The accurate use of language is also at the very centre of the patient–clinician encounter, in which almost nothing can be taken for granted.2 Medical ‘talk’ is often littered with jargon, strange military allusions, and pseudo-scientific archaisms. Safety netting to avoid missing unconsidered and unconfirmed diagnoses needs to be applied with equal energy to check for understanding and misunderstandings.
This in itself is quite a task: the chances of clarity of expression and comprehension leading to mutually satisfactory outcomes are greatly reduced when patient and doctor hold widely divergent ideas about the meanings of symptoms and the nature of illness, which more often than not is probably the case. These problems might look quite tractable when what is at issue is a prescription for an antibiotic or a new antihypertensive. The chances of a successful outcome are less good when, as you will see from some of the papers in this issue of the BJGP, the consultation includes topics such as common mental health disorders and the highly contested territories of persistent but ‘medically’ unexplained symptoms and maladaptive responses to commonplace adversities.
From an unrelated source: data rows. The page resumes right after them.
This is an optimization exercise on Yosys and OpenROAD, whose aim is small area, not a production implementation.
In this exercise RTL edits were held to simulation tests only and were not proved equivalent to the original.
Power figures rest on the tool's default switching activity, not on a simulated workload.

run 1:
==> flow/design.v (excerpt) <==
module lifi_link (
    input  wire         clk,
    input  wire         rst,
    input  wire [119:0] adc_raw,
    input  wire         adc_ok,
    output wire [7:0]   rx_byte,
    output wire         rx_valid,
    output wire [3:0]   rx_state,
    output wire [2:0]   rx_err,
    output wire         rx_fault,
    input  wire [7:0]   tx_data,
    input  wire         tx_valid,
    output wire         tx_ready,
    output wire         led,
    input  wire         led_ok,
    output wire [2:0]   tx_state,
    output wire         tx_fault
);
export LEC_CHECK = 0
export CAP_MARGIN = 20
export CORE_MARGIN = 2
export CORE_UTILIZATION = 40
export SLEW_MARGIN = 20
export SYNTH_HIERARCHICAL = 1
create_clock -name core_clock -period 25.0 [get_ports {clk}]
standard.sh (not shown) runs the stock make flow with config.mk's settings and CLKGATE_MAP_FILE= SYNTH_SCRIPT=/design/flow/synth_recipe.tcl, a recipe that flattens the netlist after the stock synthesis.
==> flow/flow/run.sh <==
#!/bin/bash
# Own layout flow:
#  1. the standard synthesis (standard.sh synth), unchanged;
#  2. the synthesized netlist's combinational cells re-mapped by Yosys/ABC
#     with an area-oriented script, four seeds, the smallest kept (flip-flops,
#     full adders and tie cells are kept as they are, with their names);
#  3. the standard layout from floorplan to finish, with the smallest
#     buffer for the port buffers and a small clock tree.
# Each tool's full output goes to a log file of its own in this folder.
set -euo pipefail
here=$(pwd)
res="$here/orfs/results/${FLOW_PLATFORM}/lifi_link/base"
lib="$FLOW_HOME/platforms/${FLOW_PLATFORM}/lib/sky130_fd_sc_hd__tt_025C_1v80.lib"
yosys="$FLOW_HOME/../tools/install/yosys/bin/yosys"
# the platform's DONT_USE_CELLS
dont_use="-dont_use sky130_fd_sc_hd__lpflow_bleeder_1 -dont_use sky130_fd_sc_hd__lpflow_clkbufkapwr_1 -dont_use sky130_fd_sc_hd__lpflow_clkbufkapwr_16 -dont_use sky130_fd_sc_hd__lpflow_clkbufkapwr_2 -dont_use sky130_fd_sc_hd__lpflow_clkbufkapwr_4 -dont_use sky130_fd_sc_hd__lpflow_clkbufkapwr_8 -dont_use sky130_fd_sc_hd__lpflow_clkinvkapwr_1 -dont_use sky130_fd_sc_hd__lpflow_clkinvkapwr_16 -dont_use sky130_fd_sc_hd__lpflow_clkinvkapwr_2 -dont_use sky130_fd_sc_hd__lpflow_clkinvkapwr_4 -dont_use sky130_fd_sc_hd__lpflow_clkinvkapwr_8 -dont_use sky130_fd_sc_hd__lpflow_decapkapwr_12 -dont_use sky130_fd_sc_hd__lpflow_decapkapwr_3 -dont_use sky130_fd_sc_hd__lpflow_decapkapwr_4 -dont_use sky130_fd_sc_hd__lpflow_decapkapwr_6 -dont_use sky130_fd_sc_hd__lpflow_decapkapwr_8 -dont_use sky130_fd_sc_hd__lpflow_inputiso0n_1 -dont_use sky130_fd_sc_hd__lpflow_inputiso0p_1 -dont_use sky130_fd_sc_hd__lpflow_inputiso1n_1 -dont_use sky130_fd_sc_hd__lpflow_inputiso1p_1 -dont_use sky130_fd_sc_hd__lpflow_inputisolatch_1 -dont_use sky130_fd_sc_hd__lpflow_isobufsrc_1 -dont_use sky130_fd_sc_hd__lpflow_isobufsrc_16 -dont_use sky130_fd_sc_hd__lpflow_isobufsrc_2 -dont_use sky130_fd_sc_hd__lpflow_isobufsrc_4 -dont_use sky130_fd_sc_hd__lpflow_isobufsrc_8 -dont_use sky130_fd_sc_hd__lpflow_isobufsrckapwr_16 -dont_use sky130_fd_sc_hd__lpflow_lsbuf_lh_hl_isowell_tap_1 -dont_use sky130_fd_sc_hd__lpflow_lsbuf_lh_hl_isowell_tap_2 -dont_use sky130_fd_sc_hd__lpflow_lsbuf_lh_hl_isowell_tap_4 -dont_use sky130_fd_sc_hd__lpflow_lsbuf_lh_isowell_4 -dont_use sky130_fd_sc_hd__lpflow_lsbuf_lh_isowell_tap_1 -dont_use sky130_fd_sc_hd__lpflow_lsbuf_lh_isowell_tap_2 -dont_use sky130_fd_sc_hd__lpflow_lsbuf_lh_isowell_tap_4 -dont_use sky130_fd_sc_hd__probe_p_8 -dont_use sky130_fd_sc_hd__probec_p_8"

bash standard.sh synth > log_1_synth.log 2>&1

cp "$res/1_2_yosys.v" "$here/synth_standard.v"
bb="sky130_fd_sc_hd__*df* sky130_fd_sc_hd__*dl* sky130_fd_sc_hd__fa_* sky130_fd_sc_hd__conb_*"
# four ABC runs with different seeds, in parallel; the smallest result is kept
remap() {
  local seed=$1
  printf 'strash\n&get -n\n&deepsyn -T 40 -S %s\n&put\ndch -f\namap\n' "$seed" > "$here/remap_$seed.abc"
  "$yosys" -p "read_liberty -ignore_miss_func $lib; blackbox $bb;
    read_verilog $here/synth_standard.v;
    hierarchy -top $FLOW_TOP; flatten; rename -hide w:_*; opt -purge; techmap; opt;
    abc -liberty $lib -script $here/remap_$seed.abc $dont_use;
    opt_clean -purge;
    write_verilog -noattr -nohex -nodec $here/synth_abc_$seed.v" > "log_2_remap_$seed.log" 2>&1
  "$yosys" -p "read_liberty -lib $lib; read_verilog $here/synth_abc_$seed.v;
    hierarchy -top $FLOW_TOP; opt_clean -purge; splitnets; opt_clean -purge;
    hilomap -singleton -hicell sky130_fd_sc_hd__conb_1 HI -locell sky130_fd_sc_hd__conb_1 LO;
    insbuf -buf sky130_fd_sc_hd__buf_1 A X;
    check -assert; tee -o $here/area_$seed.txt stat -liberty $lib;
    write_verilog -noattr -nohex -nodec $here/synth_remapped_$seed.v" > "log_3_clean_$seed.log" 2>&1
}
for seed in 1 2 3 4; do remap $seed & done
wait
best=""; best_area=""
for seed in 1 2 3 4; do
  [[ -f "$here/synth_remapped_$seed.v" ]] || continue
  a=$(sed -n "s/.*Chip area for module .*: *\([0-9.]*\).*/\1/p" "$here/area_$seed.txt" | tail -1)
  echo "seed $seed area $a" >> log_2_remap_choice.log
  if [[ -z "$best" ]] || awk -v a="$a" -v b="$best_area" 'BEGIN{exit !(a < b)}'; then
    best=$seed; best_area=$a
  fi
done
echo "kept seed $best area $best_area" >> log_2_remap_choice.log
cp "$here/synth_remapped_$best.v" "$here/synth_remapped.v"
cp "$here/synth_remapped.v" "$res/1_2_yosys.v"
rm -f "$res/1_synth.odb" "$res/1_synth.sdc"

bash standard.sh \
  "BUFFER_PORTS_ARGS=-buffer_cell sky130_fd_sc_hd__buf_1" \
  "CTS_ARGS=-sink_clustering_enable -repair_clock_nets -dont_use_dummy_load -buf_list sky130_fd_sc_hd__clkbuf_4 -sink_clustering_size 30 -sink_clustering_max_diameter 500" \
  finish > log_5_finish.log 2>&1
Every stage of the flow completed for run 1, and the final layout passed the timing, design-rule and antenna checks.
Lacking a shared vocabulary and agreed meanings is a recipe for discord and often conflict. Patients can be left feeling short-changed and doctors puzzled and helpless. The doctor dutifully applies the biopsychosocial model and sees possible links to sadness, deprivation, and loss. The patient reports that the doctor said it was all in my mind. Neither is satisfied.
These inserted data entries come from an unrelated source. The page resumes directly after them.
Source: an optimization exercise on an open RTL-to-GDS flow (aim: small area, a short achievable clock period and few clock cycles). Production flows keep margins and buffers that such runs may drop. The RTL was checked by simulation tests, not by an equivalence proof against the original design.

## flow/design.v (module list and top-level ports; edited modules follow where they fit)
// module ck_table: 11 lines
// module out_fifo: 29 lines
// module ed_rowbuf: 25 lines
// module ed_luma: 188 lines
// module ed_blend: 293 lines
// module thermy_ck8: 597 lines
module thermy_ck8 #(
    parameter WMAX = 32,
    parameter AW   = 5,
    parameter [7:0] PRE0 = 8'h51,
    parameter [7:0] PRE1 = 8'h78
) (
    input  wire        clk,
    input  wire        rst,
    input  wire        cmd_valid,
    output wire        cmd_ready,
    input  wire [31:0] cmd_data,
    output reg  [31:0] res,
    output reg         res_valid,
    output wire        out_valid,
    input  wire        out_ready,
    output wire [7:0]  out_data
);
  // ...
==> flow/run.sh <==
#!/bin/bash
# synth_recipe.tcl (not shown) runs the flow's synth.tcl, then flattens the netlist and writes it again
# the make line also repeats each setting of config.mk as NAME=value (left out here)
make -C /OpenROAD-flow-scripts/flow DESIGN_CONFIG=/design/flow/config.mk WORK_HOME=/design/flow/orfs CLKGATE_MAP_FILE= SYNTH_SCRIPT=/design/flow/synth_recipe.tcl finish
==> flow/config.mk <==
export PLATFORM = sky130hd
export DESIGN_NAME = thermy_ck8
export DESIGN_NICKNAME = thermy_ck8
export VERILOG_FILES = /design/flow/design.v
export SDC_FILE = /design/flow/constraint.sdc
export NUM_CORES = 4
export LEC_CHECK = 0
export CAP_MARGIN = 20
export CORE_MARGIN = 2
export CORE_UTILIZATION = 50
export PLACE_DENSITY = 0.6
export SLEW_MARGIN = 20
==> flow/constraint.sdc <==
create_clock -name core_clock -period 20.0 [get_ports {clk}]
set_input_delay 4.0000 -clock core_clock [delete_from_list [all_inputs] [get_ports {clk}]]
set_output_delay 4.0000 -clock core_clock [all_outputs]
set_load 0.01 [all_outputs]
The very phrase ‘medically unexplained symptoms’ is now contested, the biopsychosocial model itself has had a mixed press in the last few years, and the traditional taxonomy of the common mental health disorders is being shaken up with new ideas about psychiatric comorbidity, susceptibility, and the ’p’ factor.3 Commenting on progress in dealing with unexplained physical symptoms a year ago, Malterud and Aamland asked:
‘How can doctors respectfully show their patients that they understand their particular problems and offer specific advice? Moreover, how can such wisdom be elaborated, contested, and shared within scholarly standards for innovative research?.’ 4
Workload and bureaucratic pressures threaten the ability of the consultation to accommodate these essential, personal, considerations. RCGP Chair Professor Martin Marshall has described how, in today’s workforce crisis, general practice consultations are in danger of moving from the personal to the merely transactional.5 Depersonalising the clinical encounter, whether by the application of new technologies or by creating untested new roles in primary care, could turn out to be a false economy.